AddThis recently released Hydra on the open source community, and with my proximity to this technology, I thought it would be a wonderful winter adventure to peruse the code base.

After cloning the project from GitHub, I required updating/adding Java 7 to my Eclipse environment. It was a bit more tedious than I expected. I tried several different downloads until configuring Eclipse correctly.

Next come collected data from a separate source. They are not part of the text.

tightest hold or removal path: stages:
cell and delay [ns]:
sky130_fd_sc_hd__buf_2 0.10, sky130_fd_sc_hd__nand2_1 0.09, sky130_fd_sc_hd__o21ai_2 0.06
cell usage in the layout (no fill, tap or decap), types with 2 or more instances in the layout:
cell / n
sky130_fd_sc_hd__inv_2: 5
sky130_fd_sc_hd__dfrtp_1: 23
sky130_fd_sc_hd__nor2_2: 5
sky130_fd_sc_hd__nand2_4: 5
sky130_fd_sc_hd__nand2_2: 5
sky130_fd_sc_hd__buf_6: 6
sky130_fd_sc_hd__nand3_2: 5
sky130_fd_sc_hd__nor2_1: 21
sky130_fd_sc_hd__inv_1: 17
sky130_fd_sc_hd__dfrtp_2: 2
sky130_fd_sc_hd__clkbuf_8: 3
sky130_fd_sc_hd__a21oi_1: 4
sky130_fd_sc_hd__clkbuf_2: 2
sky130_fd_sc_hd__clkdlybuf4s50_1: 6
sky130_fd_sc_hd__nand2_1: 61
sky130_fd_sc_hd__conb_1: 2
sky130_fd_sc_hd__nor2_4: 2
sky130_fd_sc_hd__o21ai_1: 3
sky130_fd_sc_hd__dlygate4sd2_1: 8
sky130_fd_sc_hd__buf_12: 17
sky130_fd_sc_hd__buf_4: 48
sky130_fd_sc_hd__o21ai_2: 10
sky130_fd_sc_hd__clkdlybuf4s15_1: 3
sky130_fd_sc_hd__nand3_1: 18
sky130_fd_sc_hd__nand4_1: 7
$ cat src/rtl/instruction_fetch.sv
// rtl/instruction_fetch.sv - pc, run/halt FSM and redirect control around the fetch buffer
module instruction_fetch
    import fetch_pkg::*;
#(
    parameter logic [IMEM_AW-1:0] RESET_PC  = 7'd0,
    parameter logic [INSTR_W-1:0] HALT_WORD = HALT_WORD_DEFAULT
) (
    input  logic               clk,
    input  logic               rst_n,
    output logic [IMEM_AW-1:0] imem_address,
    output logic               imem_rd,
    input  logic [INSTR_W-1:0] imem_instruction,
    input  logic               redirect_valid,
    input  logic [IMEM_AW-1:0] redirect_pc,
    output logic               inst_valid,
    input  logic               inst_ready,
    output logic [INSTR_W-1:0] inst_out,
    output logic [IMEM_AW-1:0] inst_pc,
    output logic               halted
);

    fetch_state_e       state_q, state_d;
    logic [IMEM_AW-1:0] pc_q, pc_d;
    logic               buf_full, buf_empty;
    logic               transfer, push, pop;

    assign inst_valid = !buf_empty;
    assign transfer   = inst_valid && inst_ready;

    always_comb begin
        state_d = state_q;
        pc_d    = pc_q;
        push    = 1'b0;
        pop     = 1'b0;

        if (redirect_valid) begin
            // Redirect wins over everything: the memory word and any transfer this cycle are dropped.
            state_d = ST_RUN;
            pc_d    = redirect_pc;
        end else begin
            pop = transfer;
            if (state_q == ST_RUN && (!buf_full || transfer)) begin
                push = 1'b1;
                pc_d = pc_q + 7'd1;
                if (imem_instruction == HALT_WORD) begin
                    state_d = ST_HALTED;
                end
            end
        end
    end

    always_ff @(posedge clk or negedge rst_n) begin
        if (!rst_n) begin
            state_q <= ST_RUN;
            pc_q    <= RESET_PC;
        end else begin
            state_q <= state_d;
            pc_q    <= pc_d;
        end
    end

    fetch_buffer u_fetch_buffer (
        .clk       (clk),
        .rst_n     (rst_n),
        .push      (push),
        .push_pc   (pc_q),
        .push_data (imem_instruction),
        .pop       (pop),
        .flush     (redirect_valid),
        .full      (buf_full),
        .empty     (buf_empty),
        .head_pc   (inst_pc),
        .head_data (inst_out)
    );

    assign imem_address = pc_q;
    assign imem_rd      = 1'b1;
    assign halted       = (state_q == ST_HALTED);

endmodule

Once the projects are available in Eclipse, you’ll notice either multiple source folders in a folder packaging, or multiple projects with more focused source folders. For me, I have the following as projects:

hydra-avro
hydra-data
hydra-essentials
hydra-filters
hydra-main
hydra-main-api
hydra-mq
hydra-store
hydra-task
hydra-uber

I have some background with Hydra in its theory and querying applications, but not in the code base. So for those less familiar, here is the gist of each:

hydra-avro

This contains code related to Apache Avro, a data serialization system. This is used for serializing data for storage or communication. This is a small component, containing just the implementations required for this process.

hydra-data

Elements for containing data and querying data. This includes the DataTree and its implementations, TreeNodeData encapsulating the elements in a tree and Query.

hydra-essentials

Contains a hashing function, and the PluginReader for loading additional properties.

hydra-filters

Contains the BundleFilter and subsequent children. Also contains the ValueFilter and children.

hydra-main

The brain of Hydra, pulling together all the sub-projects. There are many important classes, so more to follow on this in a more detailed usage post.

hydra-main-api

Contains the SpawnDataStore interface definition

hydra-mq

Hydra uses RabbitMQ for intra-system messaging. This sub-project contains classes pertaining to usage of that system. The RabbitMessageProducer and RabbitMessageConsumer implementations following the observer pattern. There are also Zookeeper implementations, using the ZkClient.

hydra-store

Contains classes related to the storage of information in DB. Data is fed through a IPageDB (implemented by PageDB for a specific Codec type).

hydra-task

Contains the TaskRunnables, which are units of work submitted to the Hydra cluster. It also contains the output objects, children descending from/through BundleOutput, DataChannelOutput, and TaskDataOutput. They utilize the various streams in the com.addthis.hydra.task.stream package.

hydra-uber

Extraneous, containing only commented out files and logging properties.